--- config.mk ---
export PLATFORM = sky130hd
export DESIGN_NAME = pipelined_mul_unit
export DESIGN_NICKNAME = d
export VERILOG_FILES = /design/src/rtl/pipelined_mul_unit.sv
export SDC_FILE = /design/constraint.sdc
export NUM_CORES = 2
export LEC_CHECK = 0
export BUFFER_PORTS_ARGS = -buffer_cell sky130_fd_sc_hd__buf_2
export CORE_MARGIN = 2
export CORE_UTILIZATION = 39
export CTS_BUF_LIST = sky130_fd_sc_hd__clkbuf_4 sky130_fd_sc_hd__clkbuf_8
export CTS_CLUSTER_SIZE = 25
export DETAILED_ROUTE_END_ITERATION = 8
export PLACE_DENSITY = 0.61
export SLEW_MARGIN = 20
export SYNTH_ARGS = -nofsm -noshare
export SYNTH_HDL_FRONTEND = slang
export SYNTH_SLANG_ARGS = --single-unit
--- constraint.sdc ---
create_clock -name clk_i -period 7.1 [get_ports clk_i]
set_input_delay 0.71 -clock clk_i [delete_from_list [all_inputs] [get_ports clk_i]]
set_output_delay 0.71 -clock clk_i [all_outputs]
set_load 0.005 [all_outputs]
--- src/rtl/pipelined_mul_unit.sv ---
// Fully pipelined RV32M multiply unit (MUL/MULH/MULHSU/MULHU) with an in-order result FIFO
// and credit-based issue back-pressure. Define MUL_UNIT_PERF_CNT_EN to add performance counters.
module pipelined_mul_unit #(
  parameter int DATA_W       = 32,
  parameter int TAG_W        = 4,
  parameter int ROB_W        = 4,
  parameter int STAGES       = 3,
  parameter int RESULT_DEPTH = 4
) (
  input  logic              clk_i,
  input  logic              reset_n_i,
  input  logic              issue_valid_i,
  output logic              issue_ready_o,
  input  logic [1:0]        issue_op_i,
  input  logic [DATA_W-1:0] issue_a_i,
  input  logic [DATA_W-1:0] issue_b_i,
  input  logic [TAG_W-1:0]  issue_tag_i,
  input  logic [ROB_W-1:0]  issue_rob_i,
  input  logic              flush_i,
  input  logic              cdb_grant_i,
  output logic              result_valid_o,
  output logic [DATA_W-1:0] result_data_o,
  output logic [TAG_W-1:0]  result_tag_o,
  output logic [ROB_W-1:0]  result_rob_o,
  output logic              busy_o
`ifdef MUL_UNIT_PERF_CNT_EN
  ,
  output logic [31:0]       perf_issued_o,
  output logic [31:0]       perf_stall_o
`endif
);

  typedef enum logic [1:0] {
    OP_MUL    = 2'b00,
    OP_MULH   = 2'b01,
    OP_MULHSU = 2'b10,
    OP_MULHU  = 2'b11
  } op_e;

  localparam int PW    = 2 * DATA_W;
  localparam int PTR_W = (RESULT_DEPTH > 1) ? $clog2(RESULT_DEPTH) : 1;
  localparam int OCC_W = $clog2(RESULT_DEPTH + 1);
  localparam logic [OCC_W-1:0] DEPTH_C  = OCC_W'(RESULT_DEPTH);
  localparam logic [PTR_W-1:0] LAST_PTR = PTR_W'(RESULT_DEPTH - 1);

  logic              issue_fire;
  logic              pop;
  logic              fifo_wr;
  logic [OCC_W-1:0]  occ;
  logic [OCC_W-1:0]  fifo_cnt;
  logic [PTR_W-1:0]  rd_ptr;
  logic [PTR_W-1:0]  wr_ptr;

  logic [DATA_W-1:0] fifo_data [RESULT_DEPTH];
  logic [TAG_W-1:0]  fifo_tag  [RESULT_DEPTH];
  logic [ROB_W-1:0]  fifo_rob  [RESULT_DEPTH];

  logic [STAGES-1:0] s_valid;
  logic [1:0]        s_op   [STAGES];
  logic [TAG_W-1:0]  s_tag  [STAGES];
  logic [ROB_W-1:0]  s_rob  [STAGES];
  logic [PW-1:0]     s_prod [STAGES];

  logic              a_sign;
  logic              b_sign;
  logic [PW-1:0]     a_ext;
  logic [PW-1:0]     b_ext;
  logic [PW-1:0]     prod;
  logic [DATA_W-1:0] tail_data;

  // Credits cover both in-flight ops and buffered results, so the FIFO can never overflow.
  assign issue_ready_o  = reset_n_i && (occ < DEPTH_C) && !flush_i;
  assign issue_fire     = issue_valid_i && issue_ready_o;
  assign result_valid_o = (fifo_cnt != '0);
  assign pop            = cdb_grant_i && result_valid_o && !flush_i;
  assign fifo_wr        = s_valid[STAGES-1] && !flush_i;
  assign busy_o         = (occ != '0);

  // Sign-extending to 2*DATA_W makes the truncated unsigned product bit-exact for every flavour.
  always_comb begin
    a_sign = 1'b0;
    b_sign = 1'b0;
    if ((issue_op_i == OP_MULH) || (issue_op_i == OP_MULHSU)) begin
      a_sign = issue_a_i[DATA_W-1];
    end
    if (issue_op_i == OP_MULH) begin
      b_sign = issue_b_i[DATA_W-1];
    end
    a_ext = {{DATA_W{a_sign}}, issue_a_i};
    b_ext = {{DATA_W{b_sign}}, issue_b_i};
    prod  = a_ext * b_ext;
  end

  always_ff @(posedge clk_i or negedge reset_n_i) begin
    if (!reset_n_i) begin
      s_valid <= '0;
      for (int i = 0; i < STAGES; i++) begin
        s_op[i]   <= '0;
        s_tag[i]  <= '0;
        s_rob[i]  <= '0;
        s_prod[i] <= '0;
      end
    end else begin
      s_valid[0] <= issue_fire;
      s_op[0]    <= issue_op_i;
      s_tag[0]   <= issue_tag_i;
      s_rob[0]   <= issue_rob_i;
      s_prod[0]  <= prod;
      for (int i = 1; i < STAGES; i++) begin
        s_valid[i] <= s_valid[i-1] && !flush_i;
        s_op[i]    <= s_op[i-1];
        s_tag[i]   <= s_tag[i-1];
        s_rob[i]   <= s_rob[i-1];
        s_prod[i]  <= s_prod[i-1];
      end
    end
  end

  assign tail_data = (s_op[STAGES-1] == OP_MUL) ? s_prod[STAGES-1][DATA_W-1:0]
                                                 : s_prod[STAGES-1][PW-1:DATA_W];

  always_ff @(posedge clk_i or negedge reset_n_i) begin
    if (!reset_n_i) begin
      rd_ptr   <= '0;
      wr_ptr   <= '0;
      fifo_cnt <= '0;
      for (int i = 0; i < RESULT_DEPTH; i++) begin
        fifo_data[i] <= '0;
        fifo_tag[i]  <= '0;
        fifo_rob[i]  <= '0;
      end
    end else if (flush_i) begin
      rd_ptr   <= '0;
      wr_ptr   <= '0;
      fifo_cnt <= '0;
    end else begin
      if (fifo_wr) begin
        fifo_data[wr_ptr] <= tail_data;
        fifo_tag[wr_ptr]  <= s_tag[STAGES-1];
        fifo_rob[wr_ptr]  <= s_rob[STAGES-1];
        wr_ptr <= (wr_ptr == LAST_PTR) ? '0 : wr_ptr + PTR_W'(1);
      end
      if (pop) begin
        rd_ptr <= (rd_ptr == LAST_PTR) ? '0 : rd_ptr + PTR_W'(1);
      end
      case ({fifo_wr, pop})
        2'b10:   fifo_cnt <= fifo_cnt + OCC_W'(1);
        2'b01:   fifo_cnt <= fifo_cnt - OCC_W'(1);
        default: fifo_cnt <= fifo_cnt;
      endcase
    end
  end

  always_ff @(posedge clk_i or negedge reset_n_i) begin
    if (!reset_n_i) begin
      occ <= '0;
    end else if (flush_i) begin
      occ <= '0;
    end else begin
      case ({issue_fire, pop})
        2'b10:   occ <= occ + OCC_W'(1);
        2'b01:   occ <= occ - OCC_W'(1);
        default: occ <= occ;
      endcase
    end
  end

  assign result_data_o = result_valid_o ? fifo_data[rd_ptr] : '0;
  assign result_tag_o  = result_valid_o ? fifo_tag[rd_ptr]  : '0;
  assign result_rob_o  = result_valid_o ? fifo_rob[rd_ptr]  : '0;

`ifdef MUL_UNIT_PERF_CNT_EN
  // Counters survive a flush; only reset clears them. Both saturate.
  always_ff @(posedge clk_i or negedge reset_n_i) begin
    if (!reset_n_i) begin
      perf_issued_o <= '0;
      perf_stall_o  <= '0;
    end else begin
      if (issue_fire && (perf_issued_o != 32'hFFFF_FFFF)) begin
        perf_issued_o <= perf_issued_o + 32'd1;
      end
      if (result_valid_o && !cdb_grant_i && (perf_stall_o != 32'hFFFF_FFFF)) begin
        perf_stall_o <= perf_stall_o + 32'd1;
      end
    end
  end
`endif

endmodule
==> metrics.txt <==
R2R Path Start fifo_cnt[0]; commonest non-fill, non-tap cell in the layout inv_1; Setup Viol. Count Final 15; final hold violation count 0; worst hold slack around 0.10 ns; via count between 30000 and 40000; Worst Setup End Kind register; number of synthesized flops with an enable pin 0; Starting Density 0.3941; max_cap viols 0; most used cell, CP fa_1; synthesized area just over 0.05 sq mm; Nets around 7000; antenna viol nets, final 0; CTS tree done; via/cell ratio roughly 4.8; Setup CP Type in -> reg; num rows ~130; IO Pins ~120; status finished, violations left; sequential area share after synthesis 0.1932; distinct cell type count after synthesis about 60; PortBufs 121; reg2reg setup slack ~4.6 ns; latest clock arrival within the worst-skew pair approximately 0.62 ns; Mapped Cells around 5100; clk root buf clkbuf_8; worst slack, placed -1.247 ns; total track usage 0.2004; Hold WC Path Type in -> async; core area roughly 0.13 sq mm; Die H between 300 and 400 um; drt pass-1 iters 5; fin crit share 1.068; final WL 132600 um; Main synth FF type dfrtp_1; element type at the critical path start input port; clock skew between 0.02 and 0.03 ns; initial antenna violation count 8; hold_buf cts 0; critical path's slowest cell fa_2; first-pass GRT wire length between 200000 and 250000 um; CTS H-tree lvls 2; Non-Filler Instances between 7000 and 8000; Slew headroom 0.4103; clk slew on worst S/H paths 0.05 ns; largest net degree at the start of global routing 90; average wire per standard cell between 15 and 20 um; mean post-synth cell area 10.02 sq um; Final min period 7.581 ns; critical path arrival 8.06 ns; flops & latches, synth slightly below 400; failing checks setup timing; RSZ-0062 raised after global routing true; Tightest Pin Transition 0.8846 ns; drt first-iter violations ~2000; critical path fanouts, max 7; HPWL Detailed ~110000 um; clock tree buffer depth 3; Net Count, Synth about 6500; DRC viols 0; Placed Cells 7211; fraction of layout instances using a drive strength above 1 0.1880; die area approximately 0.13 sq mm; final worst slack -0.4805 ns; ys async rst share 1.000; final setup TNS -4.106 ns; GP Congestion 0.9105; clock buffer count from CTS just under 60; GRT overflow 0; total number of yosys warnings 0; Max Slew Vio Count 0; WP data required about 7.6 ns; die outline width roughly 370 um; largest stage delay on the critical path 0.62 ns; vias in the first global route about 39000; R2R cell count 8; Max Clock Freq roughly 130 MHz; RR Endpoint fifo_cnt[2]; commonest non-fill, non-tap cells in the layout inv_1 (1131), fa_1 (1100), nand2_1 (931), buf_4 (465), dfrtp_1 (393); CTS sink cnt slightly below 400; Syn-to-layout area delta 18.01%
==> timing repair <==
action	CTS	global route
setup endpoints to repair	28	33
pin swaps	94	86
cloned	1	2
setup buffers	19	18
resized for setup	91	180
==> per-layer routing <==
metal	track usage	part of all wire	up-vias
li1	-	-	15750
met1	0.2785	0.44	18380
met2	0.3339	0.48	978
met3	0.02960	0.060	164
met4	0.04242	0.023	8
met5	0	0.00033	-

WORK TASK ▸ Taking the line with "export PLATFORM = sky130hd" as the first and the line with "create_clock -name clk_i" as the last, retype that stretch of the data above exactly, with no other lines.

TASK RESPONSE ▸
export PLATFORM = sky130hd
export DESIGN_NAME = pipelined_mul_unit
export DESIGN_NICKNAME = d
export VERILOG_FILES = /design/src/rtl/pipelined_mul_unit.sv
export SDC_FILE = /design/constraint.sdc
export NUM_CORES = 2
export LEC_CHECK = 0
export BUFFER_PORTS_ARGS = -buffer_cell sky130_fd_sc_hd__buf_2
export CORE_MARGIN = 2
export CORE_UTILIZATION = 39
export CTS_BUF_LIST = sky130_fd_sc_hd__clkbuf_4 sky130_fd_sc_hd__clkbuf_8
export CTS_CLUSTER_SIZE = 25
export DETAILED_ROUTE_END_ITERATION = 8
export PLACE_DENSITY = 0.61
export SLEW_MARGIN = 20
export SYNTH_ARGS = -nofsm -noshare
export SYNTH_HDL_FRONTEND = slang
export SYNTH_SLANG_ARGS = --single-unit
--- constraint.sdc ---
create_clock -name clk_i -period 7.1 [get_ports clk_i]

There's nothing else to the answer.